I’ve done two commands here. The first one is to build a basic table with three fields. The _time field is a Splunk default metadata field that is a timestamp (more on that next), the next field is user - we searched the user field and so this will display all data with that field and any value. The next field is the message field, and it will display message fields with fail* OR lock* and nothing else.

Then we do another command that sorts descending by the _time field.

Fields

Fields are searchable key-value pairs. When Splunk processes event data, it looks for potential fields in the data.

• Searchable key - value pairs
• key = value

Field Discovery

Splunk has a powerful field discovery engine. Here’s how it works:

1. First, it discovers default fields in the data. Default fields include host, source, sourcetype, _time, and more.
2. Next, it looks for obvious key-value pairs in the first 100 events in the data.
3. Then, it builds fields using custom field extractions built by users and apps, the field extractions are stored in configuration files.

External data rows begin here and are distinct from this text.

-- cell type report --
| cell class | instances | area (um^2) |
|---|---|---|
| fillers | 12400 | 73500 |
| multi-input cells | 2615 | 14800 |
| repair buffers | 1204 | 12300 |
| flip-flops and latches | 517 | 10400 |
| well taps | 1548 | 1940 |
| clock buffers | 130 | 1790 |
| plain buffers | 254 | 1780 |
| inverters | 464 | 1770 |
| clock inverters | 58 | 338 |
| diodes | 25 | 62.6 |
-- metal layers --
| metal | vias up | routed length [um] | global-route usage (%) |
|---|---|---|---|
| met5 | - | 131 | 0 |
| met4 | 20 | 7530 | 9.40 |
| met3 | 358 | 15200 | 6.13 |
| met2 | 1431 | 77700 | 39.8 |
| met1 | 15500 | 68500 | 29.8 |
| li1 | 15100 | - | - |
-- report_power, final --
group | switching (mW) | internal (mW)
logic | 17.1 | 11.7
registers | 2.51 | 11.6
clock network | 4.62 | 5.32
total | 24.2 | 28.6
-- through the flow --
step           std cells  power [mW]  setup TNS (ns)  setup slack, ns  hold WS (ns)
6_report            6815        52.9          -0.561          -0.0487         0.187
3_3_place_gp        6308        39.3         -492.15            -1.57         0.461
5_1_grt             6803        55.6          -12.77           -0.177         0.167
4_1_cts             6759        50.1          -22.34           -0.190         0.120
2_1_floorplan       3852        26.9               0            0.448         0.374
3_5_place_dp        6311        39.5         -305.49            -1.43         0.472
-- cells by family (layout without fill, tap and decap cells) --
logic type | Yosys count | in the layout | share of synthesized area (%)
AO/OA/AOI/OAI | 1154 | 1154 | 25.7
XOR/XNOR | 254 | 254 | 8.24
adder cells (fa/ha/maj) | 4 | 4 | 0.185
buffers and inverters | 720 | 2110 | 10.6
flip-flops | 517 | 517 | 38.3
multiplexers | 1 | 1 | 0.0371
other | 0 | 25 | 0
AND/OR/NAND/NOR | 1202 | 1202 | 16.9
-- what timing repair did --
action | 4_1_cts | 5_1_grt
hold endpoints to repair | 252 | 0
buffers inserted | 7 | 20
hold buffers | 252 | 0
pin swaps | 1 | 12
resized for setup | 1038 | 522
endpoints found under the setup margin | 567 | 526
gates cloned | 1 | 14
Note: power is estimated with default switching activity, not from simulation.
`src/rtl/note_scroller.sv`:
```
// Purpose: four-lane falling-arrow playfield; scrolls notes once per frame, judges presses, renders the pixel colour.
// Latency: rgb is registered 1 clk after pix_stb; hit/miss pulses follow the scan cycle by 1 clk; a frame scan lasts NUM_SLOTS clks.
// Backpressure: spawn_ready drops while scanning, on the animate cycle, or with every slot full; the request is held, never dropped.
module note_scroller #(
    parameter int NUM_SLOTS = 8,
    parameter int SPEED     = 4,
    parameter int SPAWN_Y   = 476,
    parameter int TARGET_Y  = 32,
    parameter int HIT_WIN   = 12,
    parameter int LANE_X0   = 160,
    parameter int LANE_W    = 80,
    parameter int ARROW_W   = 64,
    parameter int ARROW_H   = 16
) (
    input  logic        clk,
    input  logic        rst,
    input  logic        pix_stb,
    input  logic        animate,
    input  logic        active,
    input  logic [9:0]  x,
    input  logic [9:0]  y,
    input  logic        spawn_valid,
    input  logic [1:0]  spawn_lane,
    output logic        spawn_ready,
    input  logic [3:0]  press,
    output logic        hit_stb,
    output logic        miss_stb,
    output logic [15:0] score,
    output logic [7:0]  rgb
);
    localparam int IW = $clog2(NUM_SLOTS);

    // All geometry is compared at 11 bits so sums of 10-bit positions never wrap.
    localparam logic [10:0] SPEED11 = 11'(SPEED);
    localparam logic [9:0]  SPEED10 = 10'(SPEED);
    localparam logic [9:0]  SPAWN10 = 10'(SPAWN_Y);
    localparam logic [10:0] TGT11   = 11'(TARGET_Y);
    localparam logic [10:0] HW11    = 11'(HIT_WIN);
    localparam logic [10:0] LX0_11  = 11'(LANE_X0);
    localparam logic [10:0] LW11    = 11'(LANE_W);
    localparam logic [10:0] AW11    = 11'(ARROW_W);
    localparam logic [10:0] AH11    = 11'(ARROW_H);

    typedef enum logic {IDLE = 1'b0, SCAN = 1'b1} state_t;

    state_t               state;
    logic [IW-1:0]        idx;
    logic [NUM_SLOTS-1:0] slot_vld;
    logic [1:0]           slot_lane [NUM_SLOTS];
    logic [9:0]           slot_y    [NUM_SLOTS];
    logic [3:0]           pending;
    logic [3:0]           judge;

    logic          any_free;
    logic [IW-1:0] free_idx;
    logic          spawn_fire;

    // Find the lowest-index free slot; scanning downward lets the lowest index win.
    always_comb begin
        any_free = 1'b0;
        free_idx = '0;
        for (int i = NUM_SLOTS - 1; i >= 0; i--) begin
            if (!slot_vld[i]) begin
                any_free = 1'b1;
                free_idx = IW'(i);
            end
        end
    end

    // Spawns are only taken in IDLE and never on the animate cycle, so they cannot collide with a scan.
    assign spawn_ready = (state == IDLE) && !animate && any_free;
    assign spawn_fire  = spawn_valid && spawn_ready;

    logic        cur_vld;
    logic [1:0]  cur_lane;
    logic [10:0] cur_y;
    logic        in_win;
    logic        cur_hit;
    logic        cur_miss;

    assign cur_vld  = slot_vld[idx];
    assign cur_lane = slot_lane[idx];
    assign cur_y    = {1'b0, slot_y[idx]};
    assign in_win   = (cur_y + HW11 >= TGT11) && (cur_y <= TGT11 + HW11);
    assign cur_hit  = (state == SCAN) && cur_vld && judge[cur_lane] && in_win;
    assign cur_miss = (state == SCAN) && cur_vld && !cur_hit && (cur_y < SPEED11);

    // Frame FSM: latch presses, accept spawns in IDLE, judge/move one slot per clk in SCAN.
    always_ff @(posedge clk) begin
        if (rst) begin
            state    <= IDLE;
            idx      <= '0;
            slot_vld <= '0;
            pending  <= '0;
            judge    <= '0;
            score    <= '0;
            hit_stb  <= 1'b0;
            miss_stb <= 1'b0;
        end else begin
            hit_stb  <= cur_hit;
            miss_stb <= cur_miss;
            case (state)
                IDLE: begin
                    if (animate) begin
                        state   <= SCAN;
                        idx     <= '0;
                        judge   <= pending;
                        // Presses landing on the animate cycle count toward the next frame.
                        pending <= press;
                    end else begin
                        pending <= pending | press;
                    end
                    if (spawn_fire) begin
                        slot_vld[free_idx]  <= 1'b1;
                        slot_lane[free_idx] <= spawn_lane;
                        slot_y[free_idx]    <= SPAWN10;
                    end
                end
                SCAN: begin
                    pending <= pending | press;
                    if (cur_hit) begin
                        slot_vld[idx]   <= 1'b0;
                        judge[cur_lane] <= 1'b0;
                        if (score != 16'hFFFF) begin
                            score <= score + 16'd1;
                        end
                    end else if (cur_miss) begin
                        slot_vld[idx] <= 1'b0;
                    end else if (cur_vld) begin
                        slot_y[idx] <= slot_y[idx] - SPEED10;
                    end
                    idx <= idx + 1'b1;
                    if (idx == IW'(NUM_SLOTS - 1)) begin
                        state <= IDLE;
                    end
                end
                default: state <= IDLE;
            endcase
        end
    end

    function automatic logic [7:0] lane_colour(input logic [1:0] l);
        case (l)
            2'd0:    lane_colour = 8'hE0;
            2'd1:    lane_colour = 8'h1C;
            2'd2:    lane_colour = 8'h03;
            default: lane_colour = 8'hFC;
        endcase
    endfunction

    logic [10:0] x11;
    logic [10:0] y11;
    logic [10:0] lx;
    logic [10:0] ty;
    logic        arrow_hit;
    logic [7:0]  arrow_col;
    logic [7:0]  pix_c;

    assign x11 = {1'b0, x};
    assign y11 = {1'b0, y};

    // Pixel colour: arrows over the target line over background; blank outside the visible area.
    always_comb begin
        arrow_hit = 1'b0;
        arrow_col = 8'h00;
        lx        = '0;
        ty        = '0;
        pix_c     = 8'h00;
        for (int i = 0; i < NUM_SLOTS; i++) begin
            lx = LX0_11 + 11'(slot_lane[i]) * LW11;
            ty = {1'b0, slot_y[i]};
            if (!arrow_hit && slot_vld[i] && x11 >= lx && x11 < lx + AW11 &&
                y11 >= ty && y11 < ty + AH11) begin
                arrow_hit = 1'b1;
                arrow_col = lane_colour(slot_lane[i]);
            end
        end
        if (!active) begin
            pix_c = 8'h00;
        end else if (arrow_hit) begin
            pix_c = arrow_col;
        end else if (y11 == TGT11 && x11 >= LX0_11 && x11 < LX0_11 + LW11 * 11'd4) begin
            pix_c = 8'hFF;
        end
    end

    // Register the pixel on each strobe and hold it between strobes.
    always_ff @(posedge clk) begin
        if (rst) begin
            rgb <= 8'h00;
        end else if (pix_stb) begin
            rgb <= pix_c;
        end
    end

endmodule

```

Splunk automatically discovers fields

• Default fields: host, source, sourcetype, _time, etc.
• Obvious key-value pairs
• Field extractions

Splunk has three search modes. Selection of these search modes have a significant impact on the performance of your Splunk environment. There are use-cases for each mode.

The default mode is Smart mode, in which, as we’ve discussed, Splunk attempts to determine what results you are looking for and return them as quickly as possible, based on the structure of your search. By default, Smart mode attempts to discover fields in the data by looking for key=value pairs. If your search contains transforming commands, like stats chart and timechart, then Smart mode acts more like fast mode assuming you don’t need any more automatic field discovery.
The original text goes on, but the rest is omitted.